Ted Neward has a good essay on O'Reillynet about Sun's investment in Java's portable client-side GUI library, Swing. He thinks the battle is over, and Sun should just cut its losses:
Let's also not forget that this race is far from over. Java has had more than five years in which to build a lead against Microsoft, but that grace period is over. Any opportunities to make mistakes and not pay for it are long since gone. From here on in, it's a knife fight. Sun needs to keep their focus tight.Tom's answer? Open source it. Sun could keep funding the Swing team (and get additional free help), or they could fund more critical areas of the Java platform instead.

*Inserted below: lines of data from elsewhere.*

--- config.mk ---
export PLATFORM = sky130hd
export DESIGN_NAME = prime_count_trial_division
export DESIGN_NICKNAME = d
export VERILOG_FILES = /design/src/rtl/core/pctd_pkg.sv /design/src/rtl/core/pctd_rem.sv /design/src/rtl/core/prime_count_trial_division.sv
export VERILOG_INCLUDE_DIRS = /design/src /design/src/rtl/core
export SDC_FILE = /design/constraint.sdc
export NUM_CORES = 1
export LEC_CHECK = 0
export BUFFER_PORTS_ARGS = -buffer_cell sky130_fd_sc_hd__clkbuf_2
export CORE_MARGIN = 4
export CORE_UTILIZATION = 30
export DETAILED_ROUTE_END_ITERATION = 8
export GPL_TIMING_DRIVEN = 0
export PLACE_DENSITY = 0.49
export REMOVE_ABC_BUFFERS = 1
export SLEW_MARGIN = 15
export SYNTH_ARGS = -nofsm -noshare
export SYNTH_HDL_FRONTEND = slang
export SYNTH_HIERARCHICAL = 1
export SYNTH_SLANG_ARGS = --single-unit
--- constraint.sdc ---
create_clock -name clk_i -period 6.8 [get_ports clk_i]
set_input_delay 0.34 -clock clk_i [delete_from_list [all_inputs] [get_ports clk_i]]
set_output_delay 0.34 -clock clk_i [all_outputs]
set_load 0.03 [all_outputs]
--- src/rtl/core/prime_count_trial_division_macros.svh ---
// Assertion macros shared by the prime counter RTL.
`ifndef PRIME_COUNT_TRIAL_DIVISION_MACROS_SVH
`define PRIME_COUNT_TRIAL_DIVISION_MACROS_SVH

`ifndef ASSERT_OFF

// Checked property, ignored while reset is asserted.
`define PCTD_ASSERT(label, clk, rst_n, prop, msg) \
  label: assert property (@(posedge clk) disable iff (!rst_n) prop) else $error(msg);

// Checked property, also during reset.
`define PCTD_ASSERT_ALWAYS(label, clk, prop, msg) \
  label: assert property (@(posedge clk) prop) else $error(msg);

`else

`define PCTD_ASSERT(label, clk, rst_n, prop, msg)
`define PCTD_ASSERT_ALWAYS(label, clk, prop, msg)

`endif

`endif

--- src/rtl/core/pctd_pkg.sv ---
// Shared constants and types for the trial-division prime counter.
package pctd_pkg;

  localparam int unsigned VALUE_WIDTH_DEF = 32;
  localparam int unsigned COUNT_WIDTH_DEF = 16;

  // Trial divisors start here; values below it are never prime.
  localparam int unsigned FIRST_DIVISOR   = 2;

  // Status of the shared remainder unit.
  typedef struct packed {
    logic busy;
    logic done;   // one-cycle pulse, remainder valid in the same cycle
    logic zero;   // remainder is zero
  } rem_stat_t;

endpackage

--- src/rtl/core/pctd_rem.sv ---
// Iterative restoring remainder unit, one dividend bit per cycle.
module pctd_rem import pctd_pkg::*; #(
  parameter int unsigned VALUE_WIDTH = VALUE_WIDTH_DEF
) (
  input  logic                   clk_i,
  input  logic                   rst_ni,
  input  logic                   start_i,
  input  logic [VALUE_WIDTH-1:0] dividend_i,
  input  logic [VALUE_WIDTH-1:0] divisor_i,
  output rem_stat_t              stat_o
);

  localparam int unsigned CW = $clog2(VALUE_WIDTH);
  localparam logic [CW-1:0] STEP_LAST = CW'(VALUE_WIDTH - 1);

  logic [VALUE_WIDTH-1:0] rem_q, rem_d;
  logic [VALUE_WIDTH-1:0] dvd_q, dvd_d;
  logic [VALUE_WIDTH-1:0] div_q, div_d;
  logic [CW-1:0]          step_q, step_d;
  logic                   busy_q, busy_d;
  logic                   done_q, done_d;
  logic [VALUE_WIDTH:0]   trial;
  logic [VALUE_WIDTH:0]   trial_sub;

  assign trial     = {rem_q, dvd_q[VALUE_WIDTH-1]};
  assign trial_sub = trial - {1'b0, div_q};

  always_comb begin
    rem_d  = rem_q;
    dvd_d  = dvd_q;
    div_d  = div_q;
    step_d = step_q;
    busy_d = busy_q;
    done_d = 1'b0;
    if (start_i) begin
      rem_d  = '0;
      dvd_d  = dividend_i;
      div_d  = divisor_i;
      step_d = STEP_LAST;
      busy_d = 1'b1;
    end else if (busy_q) begin
      // trial < 2*divisor, so one conditional subtract keeps rem < divisor
      if (trial >= {1'b0, div_q}) begin
        rem_d = trial_sub[VALUE_WIDTH-1:0];
      end else begin
        rem_d = trial[VALUE_WIDTH-1:0];
      end
      dvd_d  = {dvd_q[VALUE_WIDTH-2:0], 1'b0};
      step_d = step_q - 1'b1;
      if (step_q == '0) begin
        busy_d = 1'b0;
        done_d = 1'b1;
      end
    end
  end

  always_ff @(posedge clk_i or negedge rst_ni) begin
    if (!rst_ni) begin
      busy_q <= 1'b0;
      done_q <= 1'b0;
      step_q <= '0;
    end else begin
      busy_q <= busy_d;
      done_q <= done_d;
      step_q <= step_d;
    end
  end

  always_ff @(posedge clk_i) begin
    rem_q <= rem_d;
    dvd_q <= dvd_d;
    div_q <= div_d;
  end

  assign stat_o.busy = busy_q;
  assign stat_o.done = done_q;
  assign stat_o.zero = (rem_q == '0);

endmodule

Sun's java strategy hasn't been effective. They could have used java as a launch pad into business app consulting, a business that does well for IBM. In fact, that business is so interesting, Microsoft and Oracle are trying to get a piece o' that. Who's got the fastest database? No one cares any more, because that market isn't growing.

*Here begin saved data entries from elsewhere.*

**config.mk**
```make
export PLATFORM = sky130hd
export DESIGN_NAME = rbf_window
export DESIGN_NICKNAME = d
export VERILOG_FILES = /design/src/hdl/rbf_pkg.sv /design/src/hdl/rbf_window.sv
export SDC_FILE = /design/constraint.sdc
export NUM_CORES = 1
export LEC_CHECK = 0
export BUFFER_PORTS_ARGS = -buffer_cell sky130_fd_sc_hd__buf_4
export CAP_MARGIN = 15
export CORE_UTILIZATION = 40
export DETAILED_ROUTE_END_ITERATION = 7
export PLACE_DENSITY = 0.66
export SLEW_MARGIN = 20
export SYNTH_ARGS = -nofsm -noshare
export SYNTH_HDL_FRONTEND = slang
export SYNTH_SLANG_ARGS = --single-unit
```
**constraint.sdc**
```tcl
create_clock -name aclk -period 1.2 [get_ports aclk]
set_input_delay 0.06 -clock aclk [delete_from_list [all_inputs] [get_ports aclk]]
set_output_delay 0.06 -clock aclk [all_outputs]
set_load 0.05 [all_outputs]
```
**src/hdl/rbf_pkg.sv**
```systemverilog
package rbf_pkg;

    // Configuration register indexes
    localparam logic [1:0] REG_IMAGE_WIDTH  = 2'd0;
    localparam logic [1:0] REG_IMAGE_HEIGHT = 2'd1;

    localparam logic [12:0] WIDTH_RESET  = 13'd640;
    localparam logic [15:0] HEIGHT_RESET = 16'd480;
    localparam int          MIN_SIDE     = 3;

    localparam int KERNEL_SIZE = 3;
    localparam int WIN_TAPS    = KERNEL_SIZE * KERNEL_SIZE;

    // Result queue
    localparam int FIFO_DEPTH = 8;
    localparam int FIFO_AW    = $clog2(FIFO_DEPTH);

    typedef logic [23:0] rbf_pixel_t;              // {red, green, blue}
    typedef rbf_pixel_t [WIN_TAPS-1:0] rbf_window_t;
    typedef logic [4:0] rbf_term_t;

    // Control carried alongside an item through the pipeline
    typedef struct packed {
        logic emit;
        logic frame_end;
    } rbf_tag_t;

    typedef struct packed {
        logic [7:0] red;
        logic [7:0] green;
        logic [7:0] blue;
        logic       frame_end;
    } rbf_result_t;

    // Rounded v/9 as (v + 4) / 9, by reciprocal: floor(x * 57 / 512) is exact for x < 260
    function automatic rbf_term_t div9_round(input logic [7:0] v);
        logic [8:0]  x;
        logic [14:0] p;
        begin
            x = {1'b0, v} + 9'd4;
            p = 15'(x) * 15'd57;
            return p[13:9];
        end
    endfunction

endpackage

```
**src/hdl/rbf_window.sv**
```systemverilog
module rbf_window (
    input  logic                aclk,
    input  logic                aresetn,
    input  logic                shift_en,
    input  rbf_pkg::rbf_pixel_t top_px,
    input  rbf_pkg::rbf_pixel_t mid_px,
    input  rbf_pkg::rbf_pixel_t bot_px,
    output rbf_pkg::rbf_window_t win
);

    rbf_pkg::rbf_window_t win_reg;
    rbf_pkg::rbf_window_t win_next;

    // Shift left, newest column enters on the right
    always_comb begin
        win_next = win_reg;
        if (shift_en) begin
            for (int r = 0; r < rbf_pkg::KERNEL_SIZE; r++) begin
                win_next[r*3 + 0] = win_reg[r*3 + 1];
                win_next[r*3 + 1] = win_reg[r*3 + 2];
            end
            win_next[2] = top_px;
            win_next[5] = mid_px;
            win_next[8] = bot_px;
        end
    end

    always_ff @(posedge aclk) begin
        if (!aresetn) begin
            win_reg <= '0;
        end else begin
            win_reg <= win_next;
        end
    end

    assign win = win_reg;

endmodule

```
==> results.ini <==
[synthesis]
ys_ff_latch = 216
synth_compound_area_share_pct = 0
synth_top_area_share_pct = 52.9
synth_fp_nets = 771
synth_area_leaders = dfxtp_1, mux2i_1, nor2b_1
syn_area_mm2 = 0.00817
yosys.area.top_type = dfxtp_1
synth_cells = 696
muxShareOfSynthArea_pct = 26.5
yosysWarnings = 0
yosys.area_share.adder_pct = 0
synth-xor-area-share_pct = 0
synth_simple_gate_area_share_pct = 16.5
synth_cell_types = 7
synth_top_family_by_area = multiplexers
avgSynthCellArea_um2 = 11.7
ys_seq_area_share_pct = 52.9

[detailed_routing]
routed_wl_mm = 19.7
drc = 0
drt_iter0_markers = 144
post_drt_wl_per_cell_um = 14.7
via_per_inst = 4.46
drtAntennaViolNets = 0
vias = 5984
dr.pass1.iters = 4

[placed_design]
placed_cells = 1224
place_congestion = 0.752
placed_cell_area_mm2 = 0.0106
pre_cts_ws_ns = 0.225
hpwlAfterDp_mm = 13.2
port_buffers = 290

[die]
pin_count = 291
core_area_mm2 = 0.0197
dieArea_mm2 = 0.0210
rows = 51
die_x_um = 145
initial_utilization_pct = 41.4
dieHeight_um = 145

[layout]
n_fill_cell = 1622
n_antenna_cell = 0
final_util_pct = 62.2
largest_reg_flops = 216
final_area_mm2 = 0.0123
mostFrequentLayoutCell = buf_4
layout.cells.non_filler = 1343
drive_above_1_share_pct = 32.8
layout_common_cells = buf_4, mux2i_1, nor2b_1
syn2layout_area_growth_pct = 50.0
layout.nets = 1137

[worst_hold_path]
hold_class = primary input to flop
hold_start = shift_en

[sta]
maxSlewViolCount = 0
rsz0062_at_grt = no
final-hold-violation-count = 0
totalNegativeSetupSlack_ns = 0
holdWs_ns = 0.0593
maxSlewHeadroom_pct = 74.3
finalWorstSetupSlack_ns = 0.0334
fmax_mhz = 857
finalSetupViolCount = 0
fin_crit_ns = 1.17
timing.final.crit_share_pct = 97.2
finalClockSkew_ns = 0.00689
tightest_slew_ns = 0.385

[worst_setup_path]
worst-endpoint-required_ns = 1.58
setup.worst_path.start_class = flop
crit_arrival_ns = 1.55
r2r_start = win[194]
crit_start = win[194]
path_max_fanout = 3
cp-end-kind = flop
crit_type = flop to flop

[grt]
antenna_found_initial = 0
grt_overflow = 0
grt_max_degree = 73
grt_pass1_vias = 5971
grt_usage_pct = 18.3
grt_pass1_wl_mm = 31.8

[pwr]
p_leak_nw = 5.69
vdd_drop_max_v = 0.00116
power_mw = 17.4
powerDensity_mw_per_mm2 = 1420

[status]
status = finished, final reports clean

[clocking]
clockBufferDepth = 3
numCtsBuffers = 24
clock-root-buffer = clkbuf_16
clock_latency_ns = 0.50
clkSinkCount = 216
clkTransAtPathRegs_ns = 0.06
tritoncts = yes
htreeDepth = 1

[run]
maxCapViolations = 0

-- area by class of cell --
type                    count  area (um^2)  share of cell area (%)
well taps                 265          332                    2.70
repair buffers            388         3330                    27.2
clock buffers              36          697                    5.68
clock inverters             6         57.6                   0.469
multi-input cells         432         3510                    28.7
flip-flops and latches    216         4330                    35.3
-- where the power goes --
part	total [mW]	switching [mW]	leakage (nW)	internal, mW
registers	7.66	0.215	1.76	7.45
clock network	6.96	2.75	0.369	4.20
logic	2.75	1.57	3.55	1.18
-- synth_stat cells (all sizes together) --
cell type  instances
clkbuf            22
mux2i            216
dfxtp            216
buf               26
nor2b            216
-- path summary, 6_finish.rpt --
path	to	slack [ns]	depth (start not counted)
worst max-delay path	win[194]	0.03	3
worst min-delay path	win[42]	0.06	4
worst max register to register	win[194]	0.03	3
worst min register to register	win[78]	0.51	2
-- layer usage --
layer / share of wire, % / vias to the layer above / GRT usage [%]
li1: - / 3033 / -
met1: 42 / 2720 / 22.1
met2: 48 / 201 / 30.6
met3: 8.1 / 30 / 6.19
met4: 2.0 / 0 / 5.27
met5: 0 / - / 0
-- worst max-delay path: stages (launching register included) --
cell and delay (ns):
dfxtp_2 0.33, mux2i_1 0.12, nor2b_1 0.06, dlygate4sd3_1 0.55
-- what timing repair did --
action	CTS	global route
pin swaps	0	0
gates resized for setup	5	25
endpoints found under the hold margin	78	0
buffers inserted	0	1
hold buffers	80	0
endpoints found under the setup margin	4	26
-- cell families (layout without fill, tap and decap cells) --
group / after synthesis / after routing
buffers and inverters: 48 / 430
DFF: 216 / 216
muxes: 216 / 216
and+or+nand+nor: 216 / 216
(Power assumes the default switching activity.)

Sun: OPEN SOURCE JAVA. BECOME ENTERPRISE APPLICATION CONSULTANTS. ABANDON HARDWARE.
The heydays of unix workstations are over. Linux x86 owns that space and Apple will eat whatever's left.
You know I'm right. Sun is the confused T-Rex watching the approaching comet. Time to evolve.
Partly agreed
jordan on 2002-09-12T23:47:18
I agree that Sun should push agressively into Enterprise Application Consultancy, but they should abandon neither Hardware (HW, storage) nor Software (Solaris, Linux).
IMHO, the only reason IBM has been so successful in this space is that customers feel assured that they can call in IBM and get a COMPLETE solution. HW, Software, Consultants, all in one tidy package.
Sun hasn't focussed on Unix Workstations for sometime now. They've been making servers. There's still money to be made in reliable 24x7, Enterprise class servers backed by the best software. Oh, and sell those same customers your Linux PC desktops/workstations while you are at it. People will pay extra for a workstation that's badged the same as the Server, especially if they are hiring consultants wearing the same badge. Why? Because, when something doesn't work together, they have one-stop shopping to get to a solution. That's what Enterprise customers want. They want things that just work and if they don't a real expectation that they can get it fixed. Not finger pointers and half solutions.
Now, they won't pay much extra for your PCs running Linux, but they'll pay more than enough extra to cover your overheads of fielding a reliable tested configuration (StarOffice, Gnome, latest stable Java, etc.). You don't expect to make money on PC/Workstations anyway, nobody makes very much in this space, these are break-even or even loss-leaders to get customers to buy the total package.
Java is as Open Source as it can be without allowing MS to swoop in and make Java.Net (available free with all new Windows OS packages) the new standard and marginalize Java in the Unix/Linux space.